Update README

szarnyasg · szarnyasg · commit 8c3a67ab4dc9 · 2023-09-01T09:25:09.000-07:00
diff --git a/README.md b/README.md
@@ -1,98 +1,113 @@
 ![LDBC logo](ldbc-logo.png)
-# LDBC SNB Interactive workload implementations
+# LDBC SNB Interactive v2 workload implementations
 
 [![Build Status](https://circleci.com/gh/ldbc/ldbc_snb_interactive_impls.svg?style=svg)](https://circleci.com/gh/ldbc/ldbc_snb_interactive_impls)
 
-Reference implementations of the LDBC Social Network Benchmark's Interactive workload ([paper](https://homepages.cwi.nl/~boncz/snb-challenge/snb-sigmod.pdf), [specification on GitHub pages](https://ldbcouncil.org/ldbc_snb_docs/), [specification on arXiv](https://arxiv.org/pdf/2001.02299.pdf)).
+This repository contains reference implementations of the LDBC Social Network Benchmark's Interactive v2 workload. See details on the benchmark, see the [SIGMOD 2015 paper](https://ldbcouncil.org/docs/papers/ldbc-snb-interactive-sigmod-2015.pdf), [specification on GitHub Pages](https://ldbcouncil.org/ldbc_snb_docs/), and [specification on arXiv](https://arxiv.org/pdf/2001.02299.pdf).
 
-To get started with the LDBC SNB benchmarks, check out our introductory presentation: [The LDBC Social Network Benchmark](https://docs.google.com/presentation/d/1NilxSrKQnFq4WzWMY2-OodZQ2TEksKzKBmgB20C_0Nw/) ([PDF](https://ldbcouncil.org/docs/presentations/ldbc-snb-2021-12.pdf)).
+To get started with the LDBC SNB benchmarks, check out our introductory presentation: [The LDBC Social Network Benchmark](https://docs.google.com/presentation/d/1NilxSrKQnFq4WzWMY2-OodZQ2TEksKzKBmgB20C_0Nw/) ([PDF](https://ldbcouncil.org/docs/presentations/ldbc-snb-2022-11.pdf)).
+
+:warning:
+This workload is still under design. If you are looking for a stable, auditable version, use the [Interactive v1 workload](https://github.com/ldbc/ldbc_snb_interactive_v1_impls).
 
 ## Notes
 
 :warning: Please keep in mind the following when using this repository.
 
 * The goal of the implementations in this repository is to serve as **reference implementations** which other implementations can cross-validated against. Therefore, our primary objective was readability and not absolute performance when formulating the queries.
 
-* The default workload contains updates which are persisted in the database. Therefore, **the database needs to be reloaded or restored from backup before each run**. Use the provided `scripts/backup-database.sh` and `scripts/restore-database.sh` scripts to achieve this.
-
-* We expect most systems-under-test to use multi-threaded execution for their benchmark runs. **To allow running the updates on multiple threads, the update stream files need to be partitioned accordingly by the generator.** We have [pre-generated](#benchmark-data-sets) these for frequent partition numbers (1, 2, ..., 1024 and 24, 48, 96, ..., 768) and scale factors up to 1000.

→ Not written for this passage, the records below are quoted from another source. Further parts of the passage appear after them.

This design comes from an exercise in tuning for small area and a short achievable clock period on the open sky130 flow, not from production work.
Only simulation tests tie the RTL to the original design; equivalence was not proved.
Power and IR drop assume default switching activity.

exp/juniper:
## eth_switch_2p
module eth_switch_2p
#(
    parameter eth_sw_pkg::eth_word_t ADDR_A        = eth_sw_pkg::ADDR_A_DEF,
    parameter eth_sw_pkg::eth_word_t ADDR_B        = eth_sw_pkg::ADDR_B_DEF,
    parameter int        FIFO_DEPTH    = eth_sw_pkg::FIFO_DEPTH_DEF,
    parameter int        MAX_PKT_WORDS = eth_sw_pkg::MAX_PKT_WORDS_DEF
) (
    input  logic        clk,
    input  logic        rst_n,
    input  logic        Ain,
    input  logic [31:0] inDataA,
    input  logic        Bin,
    input  logic [31:0] inDataB,
    output logic        Aout,
    output logic [31:0] outDataA,
    output logic        Bout,
    output logic [31:0] outDataB,
    output logic [15:0] drop_cnt_a,
    output logic [15:0] drop_cnt_b
);
Size in the first run: ~5100 cells after synthesis, roughly 2300 flip-flops, about 170 I/O pins, about 86000 sq um of cells after synthesis.
Settings: LEC_CHECK=0, CAP_MARGIN=20, CORE_MARGIN=2, CORE_UTILIZATION=65, PLACE_DENSITY=0.7, SETUP_SLACK_MARGIN=3.9, SLEW_MARGIN=20, TNS_END_PERCENT=80; clock period 6.5 ns.
standard.sh (not shown) runs the stock make flow with config.mk's settings and CLKGATE_MAP_FILE= SYNTH_SCRIPT=/design/flow/synth_recipe.tcl, a recipe that flattens the netlist after the stock synthesis.
==> flow/flow/run.sh <==
#!/bin/bash
# The standard layout (the standard.sh, all steps), with two changes:
#  - port buffers of a plain buffer cell instead of the flow's default pick;
#  - clock tree synthesis without dummy loads and with larger sink clusters.
set -euo pipefail
bash standard.sh \
  "BUFFER_PORTS_ARGS=-buffer_cell sky130_fd_sc_hd__buf_4" \
  "CTS_ARGS=-sink_clustering_enable -repair_clock_nets -dont_use_dummy_load -sink_clustering_size 24 -sink_clustering_max_diameter 80" \
  finish > make_finish.log 2>&1
Changes in exp/umber relative to exp/juniper:
- TNS_END_PERCENT changed from 80 to 100
- CORE_UTILIZATION changed from 65 to 55
- SETUP_SLACK_MARGIN changed from 3.9 to 3.8
- PLACE_DENSITY removed (was 0.7)
==> comparison <==
- exp/umber reached the end of the flow, and the finished layout is clean on the timing, design-rule and antenna checks.
- exp/umber against exp/juniper: synthesis-to-layout area growth lost 0.86 points, fmax lost 16 MHz.
- Lower final worst slack was reported by exp/umber, not exp/juniper.
- Worst hold-check slack on exp/umber is ahead of exp/juniper.
Source: an optimization exercise on an open RTL-to-GDS flow (aim: small area). Production flows keep margins and buffers that such runs may drop. Function was checked by simulation only, so behaviour that the tests miss may differ from the original. Power figures rest on the tool's default switching activity, not on a simulated workload.

File: flow/design.v
`timescale 1ns/10ps
`default_nettype none
package l1Pkg;
    localparam int bufferDepth = 512;
    localparam int l1Latency = 128;
    localparam int startupCycles = 512;
    localparam int periodicCount = 40;
    localparam int prbsWidth = 15;
    localparam logic [30:0] prbsSeed = 31'h2AAAAAAA;
    localparam int l1aThreshold = 819;
    localparam int queueDepth = 16;
    localparam int creditMax = 4;
    typedef logic [8:0] bunchIdT;
    typedef logic [13:0] hitWordT;
    typedef logic [prbsWidth-1:0] prbsWordT;
    typedef logic [15:0] frameWordT;
    typedef logic [4:0] eventNumT;
    typedef struct packed {
        logic valid;
        bunchIdT bunchId;
        hitWordT hit;
    } l1EventT;
endpackage
`default_nettype wire
`timescale 1ns/10ps
`default_nettype none
module prbs31
(
    input  logic clkTMR,
    input  logic reset,
    input  logic pause,
    output l1Pkg::prbsWordT prbsWord
);
    logic [30:0] state;
    logic [30:0] nextState;
    always_comb
    begin
        nextState = state;
        for (int i = 0; i < l1Pkg::prbsWidth; i++)
        begin
            nextState = {nextState[29:0], nextState[30] ^ nextState[27]};
        end
    end
    always_ff @(posedge clkTMR)
    begin
        if (reset)
        begin
            state <= l1Pkg::prbsSeed;
        end
        else if (!pause)
        begin
            state <= nextState;
        end
    end
    assign prbsWord = state[l1Pkg::prbsWidth-1:0];
endmodule
`default_nettype wire
`timescale 1ns/10ps
`default_nettype none
module testL1Generator
(
    input  logic clkTMR,
    input  logic reset,
    input  logic triggerDisable,
    input  logic triggerMode,
    input  l1Pkg::bunchIdT bunchId,
    output logic l1a
);
    l1Pkg::prbsWordT prbsWord;
    logic prbsPause;
    logic countPause;
    assign prbsPause = triggerDisable | ~triggerMode;
    assign countPause = triggerDisable | triggerMode;
    prbs31 prbs31_i
    (
        .clkTMR(clkTMR),
        .reset(reset),
        .pause(prbsPause),
        .prbsWord(prbsWord)
    );
    logic wrapped;
    logic started;
    always_ff @(posedge clkTMR)
    begin
        if (reset)
        begin
            wrapped <= 1'b0;
            started <= 1'b0;
        end
        else
        begin
            if (bunchId == l1Pkg::bunchIdT'(l1Pkg::startupCycles - l1Pkg::l1Latency - 1))
            begin
                wrapped <= 1'b1;
            end
            started <= wrapped;
        end
    end
    logic [5:0] trigCount;
    always_ff @(posedge clkTMR)
    begin
        if (reset)
        begin
            trigCount <= '0;
        end
        else if (!countPause)
        begin
            if (trigCount == 6'(l1Pkg::periodicCount))
            begin
                trigCount <= '0;
            end
            else
            begin
                trigCount <= trigCount + 6'd1;
            end
        end
    end
    assign l1a = started &
        (triggerMode ? (prbsWord < l1Pkg::prbsWordT'(l1Pkg::l1aThreshold))
                     : (trigCount == 6'(l1Pkg::periodicCount)));
endmodule
`default_nettype wire
`timescale 1ns/10ps
`default_nettype none
module hitBuffer
(
    input  logic clkTMR,
    input  logic reset,
    input  l1Pkg::hitWordT hitIn,
    input  logic l1a,
    output l1Pkg::bunchIdT bunchId,
    output l1Pkg::l1EventT l1Event
);
    always_ff @(posedge clkTMR)
    begin
        if (reset)
        begin
            bunchId <= l1Pkg::bunchIdT'(l1Pkg::bufferDepth - l1Pkg::l1Latency);
        end
        else
        begin
            bunchId <= bunchId + l1Pkg::bunchIdT'(1);
        end
    end
    localparam int hitW = 14;
    logic [l1Pkg::l1Latency*hitW-1:0] delayLine;
    always_ff @(posedge clkTMR)
    begin
        delayLine <= {delayLine[(l1Pkg::l1Latency-1)*hitW-1:0], hitIn};
    end
    assign l1Event = {l1a, bunchId, delayLine[l1Pkg::l1Latency*hitW-1 -: hitW]};
endmodule
`default_nettype wire
`timescale 1ns/10ps
`default_nettype none
module eventFramer
(
    input  logic clkTMR,
    input  logic reset,
    input  l1Pkg::l1EventT l1Event,
    input  logic creditReturn,
    output l1Pkg::frameWordT frameOut,
    output logic frameValid,
    output logic overflow
);
    localparam int ptrW = $clog2(l1Pkg::queueDepth);
    l1Pkg::bunchIdT bunchMem [l1Pkg::queueDepth];
    l1Pkg::hitWordT hitMem [l1Pkg::queueDepth];
    logic [ptrW:0] wrCount;
    logic [ptrW:0] rdCount;
    logic [ptrW:0] wrNext;
    logic [ptrW:0] rdNext;
    logic eventValid;
    logic queueFull;
    logic queueEmpty;
    logic fullNext;
    logic push;
    logic pop;
    assign queueEmpty = (wrCount == rdCount);
    assign queueFull = (wrCount[ptrW-1:0] == rdCount[ptrW-1:0]) & (wrCount[ptrW] ^ rdCount[ptrW]);
    assign push = eventValid & ~queueFull;
    assign wrNext = wrCount + (ptrW+1)'(push);
    assign rdNext = rdCount + (ptrW+1)'(pop);
    assign fullNext = (wrNext[ptrW-1:0] == rdNext[ptrW-1:0]) & (wrNext[ptrW] ^ rdNext[ptrW]);
    always_ff @(posedge clkTMR)
    begin
        if (l1Event.valid & ~fullNext)
        begin
            bunchMem[wrNext[ptrW-1:0]] <= l1Event.bunchId;
            hitMem[wrNext[ptrW-1:0]] <= l1Event.hit;
        end
    end
    always_ff @(posedge clkTMR)
    begin
        if (reset)
        begin
            eventValid <= 1'b0;
            wrCount <= '0;
            rdCount <= '0;
            overflow <= 1'b0;
        end
        else
        begin
            eventValid <= l1Event.valid;
            wrCount <= wrNext;
            rdCount <= rdNext;
            if (eventValid && queueFull)
            begin
                overflow <= 1'b1;
            end
        end
    end
    logic dataPhase;
    logic [2:0] credit;
    logic [ptrW-1:0] rdPtr;
    assign rdPtr = rdCount[ptrW-1:0];
    assign frameValid = ~queueEmpty && (credit != '0);
    assign frameOut = dataPhase ? {2'b01, hitMem[rdPtr]}
                                : {2'b10, rdCount, bunchMem[rdPtr]};
    assign pop = frameValid & dataPhase;
    always_ff @(posedge clkTMR)
    begin
        if (reset)
        begin
            dataPhase <= 1'b0;
            credit <= 3'(l1Pkg::creditMax);
        end
        else
        begin
            if (frameValid)
            begin
                dataPhase <= ~dataPhase;
            end
            case ({creditReturn, frameValid})
                2'b10: credit <= credit + 3'd1;
                2'b01: credit <= credit - 3'd1;
                default: credit <= credit;
            endcase
        end
    end
endmodule
`default_nettype wire
`timescale 1ns/10ps
`default_nettype none
module testReadoutTop
(
    input  logic clkTMR,
    input  logic reset,
    input  logic triggerDisable,
    input  logic triggerMode,
    input  l1Pkg::hitWordT hitIn,
    input  logic creditReturn,
    output logic l1a,
    output l1Pkg::frameWordT frameOut,
    output logic frameValid,
    output logic overflow
);
    l1Pkg::l1EventT l1Event;
    l1Pkg::bunchIdT bunchId;
    testL1Generator testL1Generator_i
    (
        .clkTMR(clkTMR),
        .reset(reset),
        .triggerDisable(triggerDisable),
        .triggerMode(triggerMode),
        .bunchId(bunchId),
        .l1a(l1a)
    );
    hitBuffer hitBuffer_i
    (
        .clkTMR(clkTMR),
        .reset(reset),
        .hitIn(hitIn),
        .l1a(l1a),
        .bunchId(bunchId),
        .l1Event(l1Event)
    );
    eventFramer eventFramer_i
    (
        .clkTMR(clkTMR),
        .reset(reset),
        .l1Event(l1Event),
        .creditReturn(creditReturn),
        .frameOut(frameOut),
        .frameValid(frameValid),
        .overflow(overflow)
    );
endmodule
`default_nettype wire
File: flow/run.sh
#!/bin/bash
# synth_recipe.tcl (not shown) runs the flow's synth.tcl, then flattens the netlist and writes it again
# the make line also repeats each setting of config.mk as NAME=value (left out here)
make -C /OpenROAD-flow-scripts/flow DESIGN_CONFIG=/design/flow/config.mk WORK_HOME=/design/flow/orfs CLKGATE_MAP_FILE= SYNTH_SCRIPT=/design/flow/synth_recipe.tcl finish
File: flow/config.mk
export PLATFORM = sky130hd
export DESIGN_NAME = testReadoutTop
export DESIGN_NICKNAME = testReadoutTop
export VERILOG_FILES = /design/flow/design.v
export SDC_FILE = /design/flow/constraint.sdc
export NUM_CORES = 4
export LEC_CHECK = 0
export CAP_MARGIN = 20
export CORE_MARGIN = 2
export CORE_UTILIZATION = 40
export SLEW_MARGIN = 20
export SYNTH_MEMORY_MAX_BITS = 16384
File: flow/constraint.sdc
create_clock -name core_clock -period 10.0 [get_ports {clkTMR}]
set_input_delay 2.0000 -clock core_clock [delete_from_list [all_inputs] [get_ports {clkTMR}]]
set_output_delay 2.0000 -clock core_clock [all_outputs]
set_load 0.01 [all_outputs]
==> metrics.yaml, run 1 <==
status: "no timing/DRC/antenna violations"
synthCells: 2722
ir_drop_mv: 0.177
pwr_density_cell_nw_per_um2: 275
die_width_um: 367
unrepaired_setup_endpoints_after_global_routing: "no"
antenna-diode-count: 0
post_synth_fa_ha_maj_area_fraction_pct: 0.228
async_reset_ff_share_pct: 0
cts_inserted_buffers: 197
mean_area_per_synthesized_cell_um2: 19.3
tns_ns: 0
cts.sinks: 2224
setup_violations: 0
area_growth_pct: 18.1
hold_path_class: "reg2reg"
initial_antenna_violation_count: 1
routed_wl_mm: 66.0
mostFrequentLayoutCells: "sky130_fd_sc_hd__dfxtp_1 (1854), sky130_fd_sc_hd__edfxtp_1 (368), sky130_fd_sc_hd__clkbuf_16 (202)"
synth.cell_area_um2: 52600
synth-compound-area-share_pct: 1.25
final_common_cell: "sky130_fd_sc_hd__dfxtp_1"
num_vias: 19900
synth_largest_area_cell: "sky130_fd_sc_hd__dfxtp_1"
timing.final.max_slew_violations: 0
dpl_worst_slack_ns: 4.39
finish.net_count: 2947
drt_pre_antenna_iters: 5
final-hold-violation-count: 0
postSynthNetCount: 2750
power.static_leakage_nw: 23.0
fp.dieH_um: 367
grt_overflow_total: 0
via_per_inst: 4.11
cts.htree.levels: 4
synth_top_cell_area_share_pct: 70.6
cp_max_fo: 54
synth.area.top_cells: "sky130_fd_sc_hd__dfxtp_1 (71%), sky130_fd_sc_hd__edfxtp_1 (21%), sky130_fd_sc_hd__mux4_2 (3.4%)"
routedWlPerCell_um: 13.6
synth.area.mux_share_pct: 3.98
grt_pass1_wl_mm: 108
cp_data_arrival_time_ns: 4.43
cts.clk_slew.worst_paths_ns: 0.06
fp.dieArea_um2: 134000
yosysWarningCount: 4
fill_cells: 10900
synthXorXnorAreaFrac_pct: 0.749
post_layout_min_period_ns: 6.43
later_pin_clock_latency_in_the_skew_report_ns: 0.78
first_iter_violations: 1293
synth_ff_type: "sky130_fd_sc_hd__dfxtp_1"
end_kind: "output pin"
synth-edff-count: 368
timing.slew.headroom_pct: 26.5
max-clock-path-buffers: 3
gpl.final_weighted_congestion: 0.757
synth_top_family_by_area: "multiplexers"
critPathLaunchType: "flop"
num_rows: 133
place_hpwl_mm: 31.9
floorplan.initialDensity_pct: 40.2
post-route-worst-setup-slack_ns: 3.57
synth_sequential_area_ratio_pct: 91.6
post_cts.resized_instances: 0
timing.critical_path.required_ns: 8.00
setup.worst_path.class: "reg2out"
synth_simple_gate_area_share_pct: 1.62
yosysUniqueCellTypes: 45
cts_hold_buffers: 0
min_period_over_period_pct: 64.3
ys_seq_elements: 2224
worst_pin_slew_ns: 1.10
grt_start_max_net_pins: 61
post_route_ant_nets: 0
buffer_ports.inserted: 37
cts_setup_buffers: 0
drc: 0
global_route.usage.total_pct: 10.1
core_area_um2: 131000
clock_tree.root_cell: "sky130_fd_sc_hd__clkbuf_16"
max_freq_mhz: 156
ioPinCount: 38
max_cap_violations: 0
drive_gt1_share_pct: 14.8
tritoncts: "built"
clock_skew_ns: 0.0333
first_global_vias: 20200
-- registers in the layout, summed over array words and instances (netlist names), 3 cells and up --
register	cells
eventFramer_i.hitMem	224
testL1Generator_i.trigCount	6
eventFramer_i.rdCount	5
eventFramer_i.bunchMem	144
hitBuffer_i.bunchId	9
eventFramer_i.credit	3
hitBuffer_i.delayLine	1792
testL1Generator_i.prbs31_i.state	31
eventFramer_i.wrCount	5
-- synth_stat cells, types with 2 or more instances --
cell and n:
sky130_fd_sc_hd__dfxtp_1 1856, sky130_fd_sc_hd__edfxtp_1 368, sky130_fd_sc_hd__mux4_2 80, sky130_fd_sc_hd__nor2_1 65, sky130_fd_sc_hd__nand2_1 46, sky130_fd_sc_hd__o22ai_1 34
sky130_fd_sc_hd__xnor2_1 27, sky130_fd_sc_hd__clkbuf_1 18, sky130_fd_sc_hd__xor2_1 18, sky130_fd_sc_hd__mux2i_1 17, sky130_fd_sc_hd__a21oi_1 16, sky130_fd_sc_hd__nand3_1 16
sky130_fd_sc_hd__nor2b_1 14, sky130_fd_sc_hd__a211oi_1 13, sky130_fd_sc_hd__nand3b_1 12, sky130_fd_sc_hd__buf_2 11, sky130_fd_sc_hd__mux2_2 11, sky130_fd_sc_hd__buf_4 9
sky130_fd_sc_hd__inv_1 9, sky130_fd_sc_hd__nor4_1 9, sky130_fd_sc_hd__ha_1 8, sky130_fd_sc_hd__a211o_1 7, sky130_fd_sc_hd__a31oi_1 7, sky130_fd_sc_hd__o21ai_0 6
sky130_fd_sc_hd__nand2b_1 5, sky130_fd_sc_hd__buf_1 4, sky130_fd_sc_hd__buf_6 4, sky130_fd_sc_hd__nor3_1 4, sky130_fd_sc_hd__nand4_1 3, sky130_fd_sc_hd__o211ai_1 3
sky130_fd_sc_hd__or3_1 3, sky130_fd_sc_hd__a2111oi_0 2, sky130_fd_sc_hd__a221o_1 2, sky130_fd_sc_hd__a22oi_1 2, sky130_fd_sc_hd__and2_1 2, sky130_fd_sc_hd__o2111ai_1 2
-- cell families (layout without fill, tap and decap cells) --
| family | after synthesis | after routing |
|---|---|---|
| flops | 2224 | 2224 |
| simple gates | 182 | 182 |
| mux | 108 | 108 |
| compound gates | 99 | 99 |
| buf+inv | 55 | 423 |
| xor+xnor | 45 | 45 |
| fa+ha+maj | 9 | 9 |
-- layout make-up --
type,instances,area (um^2),area share [%]
clock buffers,273,5720,9.21
clock inverters,97,1290,2.08
inverters,9,33.8,0.0544
multi-input cells,443,4250,6.83
flip-flops and latches,2224,48200,77.6
well taps,1755,2200,3.53
repair buffers,44,418,0.673
-- metrics by stage --
| step | cell area (um^2) | hold slack, ns | cells | power, W | utilization [%] |
|---|---|---|---|---|---|
| detailed placement | 55100 | 0.312 | 4475 | 0.00952 | 42.1 |
| global placement | 55100 | 0.310 | 4475 | 0.00951 | 42.1 |
| finish | 62100 | 0.301 | 4845 | 0.0171 | 47.4 |
| floorplan | 52600 | 0.310 | 2722 | 0.00949 | - |
| global route | 62100 | 0.311 | 4845 | 0.0177 | 47.4 |
| CTS | 62100 | 0.294 | 4845 | 0.0173 | 47.4 |
-- power breakdown --
group	switching [W]	internal, W
logic	0.0000206	0.0000226
registers	0.0000464	0.00923
clock network	0.00317	0.00461
total	0.00323	0.0139
-- per-layer routing --
metal / GRT usage (%) / part of all wire, % / vias up
met2: 15.4 / 45 / 419
met5: 0 / 0 / -
met3: 2.80 / 5.6 / 164
li1: - / - / 9622
met1: 13.1 / 46 / 9692
met4: 5.48 / 3.5 / 0
-- final timing paths --
check                                                  to  depth (start not counted)  slack [ns]                           startpoint
hold / removal        hitBuffer_i.delayLine[1642]$_DFF_P_                          0        0.30  hitBuffer_i.delayLine[1628]$_DFF_P_
setup / recovery                              frameOut[0]                          5        3.57  eventFramer_i.rdCount[2]$_SDFF_PP0_
setup reg to reg  eventFramer_i.bunchMem[10][3]$_DFFE_PP_                         11        5.10  eventFramer_i.rdCount[0]$_SDFF_PP0_
hold reg to reg       hitBuffer_i.delayLine[1642]$_DFF_P_                          0        0.30  hitBuffer_i.delayLine[1628]$_DFF_P_
-- worst max-delay path, cell delays in order (launching register included) --
cell	delay, ns
sky130_fd_sc_hd__dfxtp_2	0.93
sky130_fd_sc_hd__buf_4	0.73
sky130_fd_sc_hd__mux4_2	0.34
sky130_fd_sc_hd__o22ai_1	0.11
sky130_fd_sc_hd__nor4_1	0.81
sky130_fd_sc_hd__clkdlybuf4s50_1	0.71
==> run 2: changes to the inputs <==
--- a/flow/config.mk
+++ b/flow/config.mk
@@ -9,3 +9,5 @@
 export CORE_MARGIN = 2
-export CORE_UTILIZATION = 40
+export CORE_UTILIZATION = 60
+export CTS_BUF_LIST = sky130_fd_sc_hd__clkbuf_4 sky130_fd_sc_hd__clkbuf_8
+export CTS_CLUSTER_SIZE = 30
 export SLEW_MARGIN = 20
==> run 2 against run 1 <==
Effect of this change: still clean on timing, DRC and antenna; core utilization increased by 23 points; non-clock buffer count is 2 lower; clock-buffer cell count increased by 252; register-to-register slack got worse by 0.81 ns; fmax is 1.3% higher; total power shrank 4.0%; final area decreased by 1.8%; critical endpoint is now frameOut[9]; highest routed layer unchanged.
==> metrics.yaml, run 2 <==
reg2reg_from: "eventFramer_i.rdCount[0]$_SDFF_PP0_"
min_hold_slack_ns: 0.278  # -0.0232 ns
post_cts.resized_instances: 0  # unchanged
yosysWarningCount: 4  # unchanged
fp.dieArea_um2: 90100  # -33%
initial_antenna_violation_count: 1  # unchanged
setup.worst_path.class: "reg2out"
grt_start_max_net_pins: 61  # unchanged
post_layout_min_period_ns: 6.35  # -0.0823 ns
unrepaired_setup_endpoints_after_global_routing: "no"
timing.critical_path.required_ns: 8.00  # about the same
routedWlPerCell_um: 15.5  # +14%
placement.cell_area_um2: 54300  # -1.4%
grt_pass1_wl_mm: 114  # +5.7%
synth_sequential_area_ratio_pct: 91.6  # unchanged
synth.cell_area_um2: 52600  # unchanged
hold_start: "hitBuffer_i.delayLine[1680]$_DFF_P_"
registers.top_by_ff_count: "hitBuffer_i.delayLine"
clock_tree.root_cell: "sky130_fd_sc_hd__clkbuf_8"
floorplan.initialDensity_pct: 60.6  # +20 points
hold_path_cells: 0  # unchanged
routed_wl_mm: 68.6  # +3.9%
clock_skew_ns: 0.0588  # +0.0255 ns
ys_seq_elements: 2224  # unchanged
synthCells: 2722  # unchanged
core_area_um2: 86900  # -34%
place_hpwl_mm: 33.9  # +6.3%
cts.clk_slew.worst_paths_ns: 0.06  # about the same
cts_setup_buffers: 0  # unchanged
sequential_power_share_pct: 56.6  # +2.3 points
comb_power_share_pct: 0.3  # about the same
later_pin_clock_latency_in_the_skew_report_ns: 0.90  # +0.12 ns
hold_path_class: "reg2reg"
status: "no timing/DRC/antenna violations"
ioPinCount: 38  # unchanged
finish.net_count: 3076  # +4.4%
num_vias: 20700  # +3.9%
reg2reg_depth: 12  # +1
chain_of_cells_forming_the_critical_path: "buf_4, mux4_2, mux2_2, a221o_1, clkdlybuf4s50_1"
grt_overflow_total: 0  # unchanged
num_rows: 108  # -19%
first_iter_violations: 1114  # -14%
cts.htree.levels: 5  # +1
timing.slew.headroom_pct: 30.1  # +3.6 points
synth_largest_area_cell: "sky130_fd_sc_hd__dfxtp_1"
synth_most_common_cell: "sky130_fd_sc_hd__dfxtp_1"
mean_area_per_synthesized_cell_um2: 19.3  # unchanged
postSynthNetCount: 2750  # unchanged
swShare_pct: 18.8  # -0.13 points
tns_ns: 0  # unchanged
cp_data_arrival_time_ns: 4.35  # -0.08 ns
power.static_leakage_nw: 23.1  # +0.53%
power.clock.fraction_pct: 43.1  # -2.4 points
global_route.usage.total_pct: 16.1  # +6.0 points
synth_top_cell_area_share_pct: 70.6  # unchanged
timing.hold.worst_endpoint: "hitBuffer_i.delayLine[1694]$_DFF_P_"
worst_pin_slew_ns: 1.05  # -0.0517 ns
die_width_um: 300  # -18%
async_reset_ff_share_pct: 0  # unchanged
buffer_ports.inserted: 37  # unchanged
max_freq_mhz: 158  # +1.3%
cell_internal_pwr_w: 0.0133  # -3.9%
flip_flop_count_of_the_largest_register_after_layout: 1792  # unchanged
drc: 0  # unchanged
cts_hold_buffers: 0  # unchanged
first_global_vias: 22200  # +10%
ir_drop_mv: 0.189  # +7.1%
timing.final.max_slew_violations: 0  # unchanged
power.net_switching_w: 0.00308  # -4.7%
end_kind: "output pin"
mostFrequentLayoutCells: "sky130_fd_sc_hd__dfxtp_1 (1854), sky130_fd_sc_hd__clkbuf_8 (402), sky130_fd_sc_hd__edfxtp_1 (368)"
yosysUniqueCellTypes: 45  # unchanged
final_common_cell: "sky130_fd_sc_hd__dfxtp_1"
synth-edff-count: 368  # unchanged
area_of_all_placed_cells_without_fillers_um2: 61000  # -1.8%
post_synth_most_frequent_cells: "sky130_fd_sc_hd__dfxtp_1 (1856), sky130_fd_sc_hd__edfxtp_1 (368), sky130_fd_sc_hd__mux4_2 (80)"
timing.rr.end: "eventFramer_i.hitMem[2][13]$_DFFE_PP_"
synth.area.top_cells: "sky130_fd_sc_hd__dfxtp_1 (71%), sky130_fd_sc_hd__edfxtp_1 (21%), sky130_fd_sc_hd__mux4_2 (3.4%)"
critPathLaunchType: "flop"
min_period_over_period_pct: 63.5  # -0.82 points
drt_pre_antenna_iters: 4  # -1
setup_violations: 0  # unchanged
gpl.final_weighted_congestion: 0.756  # -0.12%
cpPeakStageDelay_ns: 0.87  # -0.06 ns
cts_inserted_buffers: 328  # +66%
area_growth_pct: 15.9
post_route_ant_nets: 0  # unchanged
pwr_density_cell_nw_per_um2: 269  # -2.2%
max_cap_violations: 0  # unchanged
drive_gt1_share_pct: 20.6  # +5.9 points
cp_max_fo: 58  # +7.4%
synth_ff_type: "sky130_fd_sc_hd__dfxtp_1"
cpMaxStageDelayCell: "sky130_fd_sc_hd__buf_4"
via_per_inst: 4.67  # +14%
final-hold-violation-count: 0  # unchanged
cts.sinks: 2224  # unchanged
rrSetupSlack_ns: 4.29  # -0.81 ns
max-clock-path-buffers: 4  # +1
fp.dieH_um: 300  # -18%
tritoncts: "built"
==> run 2: cell counts after synthesis <==
Identical to the previous run, type by type.
==> run 2: worst max-delay path by stage <==
stage,slack [ns],cells past startpoint,from,to
final,3.65,5,eventFramer_i.rdCount[0]$_SDFF_PP0_,frameOut[9]
after global routing,3.35,5,eventFramer_i.rdCount[0]$_SDFF_PP0_,frameOut[9]
after CTS,3.41,5,eventFramer_i.rdCount[3]$_SDFF_PP0_,frameOut[1]
after detailed placement,4.27,4,triggerMode,l1a
after global placement,4.28,4,triggerMode,l1a
after floorplan,5.60,2,triggerMode,l1a
==> run 2: logic make-up (layout without fill, tap and decap cells) <==
group                    after synthesis  after routing  share of synthesized area, %
multiplexers                         108            108                          3.98
flip-flops                          2224           2224                          91.6
other                                  0              1                             0
XOR/XNOR                              45             45                         0.749
buffers and inverters                 55            608                         0.540
adder cells (fa/ha/maj)                9              9                         0.228
AND/OR/NAND/NOR                      182            182                          1.62
AO/OA/AOI/OAI                         99             99                          1.25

+* The default workload contains updates which change the state of the database. Therefore, **the database needs to be reloaded or restored from backup before each run**. Use the provided `scripts/backup-database.sh` and `scripts/restore-database.sh` scripts to achieve this.
 
 ## Implementations
 
-We provide three reference implementations:
+We provide two reference implementations:
 
 * [Neo4j (Cypher) implementation](cypher/README.md)
 * [PostgreSQL (SQL) implementation](postgres/README.md)
-* [GraphDB (SPARQL) implementation](graphdb/README.md)
 
 Additional implementations:
 
-* [DuckDB (SQL) implementation](duckdb/README.md)
-* [TigerGraph (GSQL) implementation](tigergraph/README.md)
+* [Microsoft SQL Server (Transact-SQL) implementation](mssql/README.md)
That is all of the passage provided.